Data to examine START
## src/rtl/ysyx_23060229_idu_pkg.sv

```systemverilog
// Shared decode constants: typ codes, opcode/funct3 values, access-size encodings
// and the decoded bundle layout used between the decoder and the pipe register.
package ysyx_23060229_idu_pkg;

  localparam int unsigned IDU_XLEN  = 32;
  localparam int unsigned IDU_TYP_W = 7;
  localparam int unsigned REG_W     = 5;

  localparam logic [IDU_TYP_W-1:0] TYP_NONE   = 7'd0;
  localparam logic [IDU_TYP_W-1:0] TYP_ADDI   = 7'd1;
  localparam logic [IDU_TYP_W-1:0] TYP_ADD    = 7'd2;
  localparam logic [IDU_TYP_W-1:0] TYP_LUI    = 7'd3;
  localparam logic [IDU_TYP_W-1:0] TYP_AUIPC  = 7'd4;
  localparam logic [IDU_TYP_W-1:0] TYP_JAL    = 7'd5;
  localparam logic [IDU_TYP_W-1:0] TYP_JALR   = 7'd6;
  localparam logic [IDU_TYP_W-1:0] TYP_BEQ    = 7'd7;
  localparam logic [IDU_TYP_W-1:0] TYP_BNE    = 7'd8;
  localparam logic [IDU_TYP_W-1:0] TYP_LB     = 7'd9;
  localparam logic [IDU_TYP_W-1:0] TYP_LH     = 7'd10;
  localparam logic [IDU_TYP_W-1:0] TYP_LW     = 7'd11;
  localparam logic [IDU_TYP_W-1:0] TYP_LBU    = 7'd12;
  localparam logic [IDU_TYP_W-1:0] TYP_LHU    = 7'd13;
  localparam logic [IDU_TYP_W-1:0] TYP_SB     = 7'd14;
  localparam logic [IDU_TYP_W-1:0] TYP_SH     = 7'd15;
  localparam logic [IDU_TYP_W-1:0] TYP_SW     = 7'd16;
  localparam logic [IDU_TYP_W-1:0] TYP_EBREAK = 7'd17;
  localparam logic [IDU_TYP_W-1:0] TYP_CSRRW  = 7'd18;
  localparam logic [IDU_TYP_W-1:0] TYP_CSRRS  = 7'd19;
  localparam logic [IDU_TYP_W-1:0] TYP_ECALL  = 7'd20;

  localparam logic [6:0] OP_IMM    = 7'b0010011;
  localparam logic [6:0] OP_REG    = 7'b0110011;
  localparam logic [6:0] OP_LUI    = 7'b0110111;
  localparam logic [6:0] OP_AUIPC  = 7'b0010111;
  localparam logic [6:0] OP_JAL    = 7'b1101111;
  localparam logic [6:0] OP_JALR   = 7'b1100111;
  localparam logic [6:0] OP_BRANCH = 7'b1100011;
  localparam logic [6:0] OP_LOAD   = 7'b0000011;
  localparam logic [6:0] OP_STORE  = 7'b0100011;
  localparam logic [6:0] OP_SYSTEM = 7'b1110011;

  localparam logic [2:0] F3_ADD  = 3'b000;
  localparam logic [2:0] F3_BEQ  = 3'b000;
  localparam logic [2:0] F3_BNE  = 3'b001;
  localparam logic [2:0] F3_B    = 3'b000;
  localparam logic [2:0] F3_H    = 3'b001;
  localparam logic [2:0] F3_W    = 3'b010;
  localparam logic [2:0] F3_BU   = 3'b100;
  localparam logic [2:0] F3_HU   = 3'b101;
  localparam logic [2:0] F3_CSRRW = 3'b001;
  localparam logic [2:0] F3_CSRRS = 3'b010;

  localparam logic [1:0] SZ_NONE = 2'b00;
  localparam logic [1:0] SZ_B    = 2'b01;
  localparam logic [1:0] SZ_H    = 2'b10;
  localparam logic [1:0] SZ_W    = 2'b11;

  localparam logic [31:0] INST_EBREAK = 32'h0010_0073;
  localparam logic [31:0] INST_ECALL  = 32'h0000_0073;

  typedef struct packed {
    logic [IDU_TYP_W-1:0] typ;
    logic [REG_W-1:0]     rs1;
    logic [REG_W-1:0]     rs2;
    logic [REG_W-1:0]     rd;
    logic [IDU_XLEN-1:0]  imm;
    logic                 reg_wen;
    logic [1:0]           mem_wr;
    logic [1:0]           mem_rd;
    logic                 mem_rd_sext;
    logic                 illegal;
  } dec_bundle_t;

  typedef enum logic {
    ST_RUN  = 1'b0,
    ST_HALT = 1'b1
  } idu_state_e;

  // funct3[1:0] of a legal load/store maps 00/01/10 onto sizes 01/10/11
  function automatic logic [1:0] mem_size(input logic [2:0] f3);
    return 2'(f3[1:0] + 2'd1);
  endfunction

endpackage

```

## src/rtl/ysyx_23060229_idu_dec.sv

```systemverilog
// Combinational RV32I-subset decoder with immediate generation.
// YSYX_23060229_IDU_ZICSR_EN adds CSRRW/CSRRS/ECALL; ECALL then requests a halt.
module ysyx_23060229_idu_dec
  import ysyx_23060229_idu_pkg::*;
(
  input  logic [31:0]  inst,
  output dec_bundle_t  dec,
  output logic         halt_req
);

  logic [6:0]  opcode;
  logic [2:0]  f3;
  logic [6:0]  f7;
  logic [31:0] imm_i, imm_s, imm_b, imm_u, imm_j;
  logic        use_rs1, use_rs2, use_rd;

  assign opcode = inst[6:0];
  assign f3     = inst[14:12];
  assign f7     = inst[31:25];

  assign imm_i = {{20{inst[31]}}, inst[31:20]};
  assign imm_s = {{20{inst[31]}}, inst[31:25], inst[11:7]};
  assign imm_b = {{19{inst[31]}}, inst[31], inst[7], inst[30:25], inst[11:8], 1'b0};
  assign imm_u = {inst[31:12], 12'b0};
  assign imm_j = {{11{inst[31]}}, inst[31], inst[19:12], inst[20], inst[30:21], 1'b0};

  // typ/imm/memory fields per opcode; register fields gated by use flags afterwards
  always_comb begin
    dec      = '0;
    halt_req = 1'b0;
    use_rs1  = 1'b0;
    use_rs2  = 1'b0;
    use_rd   = 1'b0;
    case (opcode)
      OP_IMM: if (f3 == F3_ADD) begin
        dec.typ = TYP_ADDI; dec.imm = imm_i; use_rs1 = 1'b1; use_rd = 1'b1;
      end
      OP_REG: if (f3 == F3_ADD && f7 == 7'b0) begin
        dec.typ = TYP_ADD; use_rs1 = 1'b1; use_rs2 = 1'b1; use_rd = 1'b1;
      end
      OP_LUI:   begin dec.typ = TYP_LUI;   dec.imm = imm_u; use_rd = 1'b1; end
      OP_AUIPC: begin dec.typ = TYP_AUIPC; dec.imm = imm_u; use_rd = 1'b1; end
      OP_JAL:   begin dec.typ = TYP_JAL;   dec.imm = imm_j; use_rd = 1'b1; end
      OP_JALR: if (f3 == 3'b000) begin
        dec.typ = TYP_JALR; dec.imm = imm_i; use_rs1 = 1'b1; use_rd = 1'b1;
      end
      OP_BRANCH: if (f3 == F3_BEQ || f3 == F3_BNE) begin
        dec.typ = (f3 == F3_BEQ) ? TYP_BEQ : TYP_BNE;
        dec.imm = imm_b; use_rs1 = 1'b1; use_rs2 = 1'b1;
      end
      OP_LOAD: if (f3 == F3_B || f3 == F3_H || f3 == F3_W || f3 == F3_BU || f3 == F3_HU) begin
        case (f3)
          F3_B:    dec.typ = TYP_LB;
          F3_H:    dec.typ = TYP_LH;
          F3_W:    dec.typ = TYP_LW;
          F3_BU:   dec.typ = TYP_LBU;
          default: dec.typ = TYP_LHU;
        endcase
        dec.imm         = imm_i;
        dec.mem_rd      = mem_size(f3);
        dec.mem_rd_sext = ~f3[2];
        use_rs1 = 1'b1; use_rd = 1'b1;
      end
      OP_STORE: if (f3 == F3_B || f3 == F3_H || f3 == F3_W) begin
        case (f3)
          F3_B:    dec.typ = TYP_SB;
          F3_H:    dec.typ = TYP_SH;
          default: dec.typ = TYP_SW;
        endcase
        dec.imm    = imm_s;
        dec.mem_wr = mem_size(f3);
        use_rs1 = 1'b1; use_rs2 = 1'b1;
      end
      OP_SYSTEM: begin
        if (inst == INST_EBREAK) begin
          dec.typ = TYP_EBREAK; halt_req = 1'b1;
        end
`ifdef YSYX_23060229_IDU_ZICSR_EN
        else if (inst == INST_ECALL) begin
          dec.typ = TYP_ECALL; halt_req = 1'b1;
        end else if (f3 == F3_CSRRW || f3 == F3_CSRRS) begin
          dec.typ = (f3 == F3_CSRRW) ? TYP_CSRRW : TYP_CSRRS;
          dec.imm = {20'b0, inst[31:20]};
          use_rs1 = 1'b1; use_rd = 1'b1;
        end
`endif
      end
      default: ;
    endcase
    dec.rs1     = use_rs1 ? inst[19:15] : '0;
    dec.rs2     = use_rs2 ? inst[24:20] : '0;
    dec.rd      = use_rd  ? inst[11:7]  : '0;
    dec.reg_wen = use_rd && (inst[11:7] != 5'd0);
    dec.illegal = (dec.typ == TYP_NONE);
  end

endmodule

```

## src/rtl/ysyx_23060229_idu_pipe.sv

```systemverilog
// Registered decode stage: valid/ready output register, RUN/HALT FSM and flush.
// Optional CSR/ECALL decode is enabled by YSYX_23060229_IDU_ZICSR_EN.
module ysyx_23060229_idu_pipe
  import ysyx_23060229_idu_pkg::*;
#(
  parameter int unsigned XLEN  = IDU_XLEN,
  parameter int unsigned PC_W  = 32,
  parameter int unsigned TYP_W = IDU_TYP_W
) (
  input  logic             clk,
  input  logic             rst_n,
  input  logic             flush,
  input  logic             in_valid,
  output logic             in_ready,
  input  logic [31:0]      inst,
  input  logic [PC_W-1:0]  in_pc,
  output logic             out_valid,
  input  logic             out_ready,
  output logic [PC_W-1:0]  out_pc,
  output logic [TYP_W-1:0] typ,
  output logic [4:0]       rs1,
  output logic [4:0]       rs2,
  output logic [4:0]       rd,
  output logic [XLEN-1:0]  imm,
  output logic             reg_wen,
  output logic [1:0]       mem_wr_quest,
  output logic [1:0]       mem_rd_quest,
  output logic             mem_rd_sext,
  output logic             illegal,
  output logic             halted
);

  dec_bundle_t     dec_bundle;
  logic            dec_halt;
  dec_bundle_t     bundle_q;
  logic [PC_W-1:0] pc_q;
  logic            valid_q, valid_d;
  idu_state_e      state_q, state_d;
  logic            xfer;

  ysyx_23060229_idu_dec u_dec (
    .inst     (inst),
    .dec      (dec_bundle),
    .halt_req (dec_halt)
  );

  assign in_ready = rst_n & ~flush & (state_q == ST_RUN) & (~valid_q | out_ready);
  assign xfer     = in_valid & in_ready;

  // Next-state: flush wins, then a transfer, then a plain consume
  always_comb begin
    state_d = state_q;
    valid_d = valid_q;
    if (flush) begin
      state_d = ST_RUN;
      valid_d = 1'b0;
    end else if (xfer) begin
      valid_d = 1'b1;
      if (dec_halt) state_d = ST_HALT;
    end else if (out_ready) begin
      valid_d = 1'b0;
    end
  end

  always_ff @(posedge clk) begin
    if (!rst_n) begin
      state_q  <= ST_RUN;
      valid_q  <= 1'b0;
      bundle_q <= '0;
      pc_q     <= '0;
    end else begin
      state_q <= state_d;
      valid_q <= valid_d;
      if (xfer) begin
        bundle_q <= dec_bundle;
        pc_q     <= in_pc;
      end
    end
  end

  assign out_valid    = valid_q;
  assign out_pc       = pc_q;
  assign typ          = TYP_W'(bundle_q.typ);
  assign rs1          = bundle_q.rs1;
  assign rs2          = bundle_q.rs2;
  assign rd           = bundle_q.rd;
  assign imm          = XLEN'($signed(bundle_q.imm));
  assign reg_wen      = bundle_q.reg_wen;
  assign mem_wr_quest = bundle_q.mem_wr;
  assign mem_rd_quest = bundle_q.mem_rd;
  assign mem_rd_sext  = bundle_q.mem_rd_sext;
  assign illegal      = bundle_q.illegal;
  assign halted       = (state_q == ST_HALT);

endmodule
```

## config.mk

```make
export PLATFORM = sky130hd
export DESIGN_NAME = ysyx_23060229_idu_pipe
export DESIGN_NICKNAME = d
export VERILOG_FILES = /design/src/rtl/ysyx_23060229_idu_pkg.sv /design/src/rtl/ysyx_23060229_idu_dec.sv /design/src/rtl/ysyx_23060229_idu_pipe.sv
export SDC_FILE = /design/constraint.sdc
export NUM_CORES = 1
export LEC_CHECK = 0
export CAP_MARGIN = 15
export CORE_MARGIN = 3
export CORE_UTILIZATION = 47
export DETAILED_ROUTE_END_ITERATION = 10
export PLACE_DENSITY = 0.85
export SYNTH_ARGS = -nofsm -noshare
export SYNTH_HDL_FRONTEND = slang
export SYNTH_SLANG_ARGS = --single-unit
```

## constraint.sdc

```tcl
create_clock -name clk -period 4.7 [get_ports clk]
set_input_delay 0.94 -clock clk [delete_from_list [all_inputs] [get_ports clk]]
set_output_delay 0.94 -clock clk [all_outputs]
set_load 0.01 [all_outputs]
```

==> results.json <==
{
  "run_status": "complete, no violations",
  "hp-class": "flop to flop",
  "holdCritStartpoint": "mem_wr_quest[1]$_SDFFE_PN0P_",
  "worst_slew_pin_slew_ns": 0.885,
  "cts_tree": "yes",
  "ir_drop_mv": 0.171,
  "postPlaceCellArea_um2": 5850,
  "syn_area_per_cell_um2": 8.69,
  "htree_levels": 3,
  "die_h_um": 101,
  "rsz0062_at_grt": "no",
  "row_count": 33,
  "tns_ns": 0,
  "syn_inst": 484,
  "synthTopCellsByCount": "nand2_1 (96), dfxtp_1 (93), a21boi_0 (34)",
  "synth_top_area_share_pct": 44.2,
  "root_buffer": "clkbuf_8",
  "grt_max_degree": 56,
  "postCtsHoldBufs": 0,
  "power_mw": 1.53,
  "min_to": "mem_wr_quest[1]$_SDFFE_PN0P_",
  "n_antenna_cell": 0,
  "whs_ns": 0.466,
  "hold_depth": 2,
  "synth_most_common_cell": "nand2_1",
  "drc_errors": 0,
  "cts_setup_buffers": 0,
  "required_ns": 4.97,
  "synth-edff-count": 0,
  "track_usage_pct": 25.9,
  "synth_area_leaders": "dfxtp_1 (44%), nand2_1 (8.6%), a21boi_0 (6.1%)",
  "grt_first_pass_wirelength_um": 21100,
  "synth_seq_area_share_pct": 44.2,
  "fin_util_pct": 71.4,
  "timing.final.crit_share_pct": 71.1,
  "reg2regPathDepth": 5,
  "fin_nets": 696,
  "fill_cells": 661,
  "worstSetupStartpointType": "primary input",
  "timing.final.ws_setup_ns": 1.36,
  "numPortBuffers": 162,
  "setup_violations": 0,
  "pin_count": 165,
  "fp.dieW_um": 101,
  "num_vias": 4310,
  "ctsResizeCount": 0,
  "ys_ff_latch": 93,
  "synth_cell_type_count": 63,
  "synth_ff_type": "dfxtp_1",
  "gp_congestion": 0.876,
  "core_region_area_um2": 8460,
  "power_density_nw_per_um2": 253,
  "synthArstFlopShare_pct": 0,
  "instances_no_fill": 734,
  "dieArea_um2": 10100,
  "power.leakage_nw": 2.12,
  "fin_crit_ns": 3.34,
  "viasPerCell": 5.87,
  "dp.cells": 718,
  "antenna_left": 0,
  "place_ws_ns": 1.01,
  "drv_cap": 0,
  "final_area_um2": 6040,
  "drtPass1Iterations": 5,
  "wl_per_cell_um": 18.4,
  "drtIter0Drc": 265,
  "crit_fanout": 12,
  "worstSetupPathType": "primary input to flop",
  "timing.fmax_mhz": 299,
  "dp_hpwl_um": 9990,
  "r2r_start": "out_valid$_SDFFE_PP0P_",
  "cts_buffers": 9,
  "drive_above_1_share_pct": 5.25,
  "r2r-end": "illegal$_SDFFE_PN0P_",
  "clk_latency_ns": 0.37,
  "r2r_slack_ns": 2.71,
  "slew_headroom_pct": 40.5,
  "synth.cell_area_um2": 4210,
  "drv_slew": 0,
  "cts_num_sinks": 93,
  "endpoint_kind": "flop",
  "clockBufferDepth": 2,
  "routed_wl_um": 13500,
  "worstPathArrival_ns": 3.61,
  "finClkSkew_ns": 0.0112,
  "area_growth_pct": 43.6,
  "yosysWarnings": 0,
  "grt_pass1_vias": 4059,
  "clk_pin_slew_worst_paths_ns": 0.11,
  "start_util_pct": 49.7,
  "grt_overflow": 0,
  "antenna_found_initial": 0,
  "hold_violations": 0,
  "synth_top_area_cell": "dfxtp_1"
}
-- cell type report --
| class | instances | area (µm²) | area share, % |
|---|---|---|---|
| multi-input combinational | 343 | 2140 | 35.5 |
| timing repair buffer | 171 | 1690 | 28.0 |
| inverter | 6 | 22.5 | 0.373 |
| clock buffer | 9 | 124 | 2.05 |
| clock inverter | 7 | 68.8 | 1.14 |
| tap | 105 | 131 | 2.17 |
| sequential | 93 | 1860 | 30.8 |
-- layer usage --
layer	global-route usage (%)	part of all wire (%)	vias to the layer above
li1	-	-	2038
met1	35.9	44	2093
met2	41.1	48	161
met3	5.33	6.0	18
met4	7.15	1.8	0
met5	0	0	-
-- where the power goes --
group / total [mW] / switching (mW) / internal, mW
clock network: 0.516 / 0.311 / 0.206
logic: 0.204 / 0.102 / 0.102
registers: 0.806 / 0.00590 / 0.800
total: 1.53 / 0.419 / 1.11
-- logic make-up after synthesis --
family	after synthesis	synth area share, %
flip-flops	93	44.2
AO/OA/AOI/OAI	122	23.0
AND/OR/NAND/NOR	215	26.6
adder cells (fa/ha/maj)	3	0.892
other	1	0.0891
buffers and inverters	49	4.94
XOR/XNOR	1	0.208
-- worst max-delay path by stage --
| stage | startpoint | end | slack, ns | cells after the start |
|---|---|---|---|---|
| 2_1_floorplan | inst[13] | imm[10]$_SDFFE_PN0P_ | 1.96 | 9 |
| 3_3_place_gp | inst[12] | imm[5]$_SDFFE_PN0P_ | 1.06 | 8 |
| 3_5_place_dp | inst[12] | rd[4]$_SDFFE_PN0P_ | 1.01 | 8 |
| 4_1_cts | rst_n | in_ready | 1.39 | 4 |
| 5_1_grt | inst[12] | imm[3]$_SDFFE_PN0P_ | 1.23 | 8 |
| 6_report | inst[12] | rd[4]$_SDFFE_PN0P_ | 1.36 | 8 |
-- critical path, stage by stage --
cell,delay [ns]
clkdlybuf4s50_1,0.65
inv_1,0.11
ha_1,0.35
or2_0,0.40
o2111a_1,0.33
nor2_1,0.21
a31oi_1,0.27
a32o_1,0.34
-- state kept, by name, indices dropped and copies added, names as in the netlist, 2 cells and up --
register	flops
rs2	5
out_pc	32
typ	5
rd	5
imm	32
mem_wr_quest	2
mem_rd_quest	2
rs1	5
-- cells in the final DEF (no fill, tap or decap), types with 10 or more instances in the layout --
| cell type | n |
|---|---|
| clkdlybuf4s50_1 | 162 |
| nand2_1 | 96 |
| dfxtp_1 | 93 |
| a21boi_0 | 34 |
| nand4_1 | 16 |
| nand3_1 | 16 |
| nor2b_1 | 15 |
| nor2_1 | 14 |
| a221o_1 | 12 |
| nor3_1 | 11 |
| a22o_1 | 10 |
| o21ai_0 | 10 |
Power figures use the tool's default switching activity.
Data to examine END
■ **Work to complete**:
Please determine how many lines of the records above include the word "layout", replying with a number alone.

■ **Output for this exercise**:
2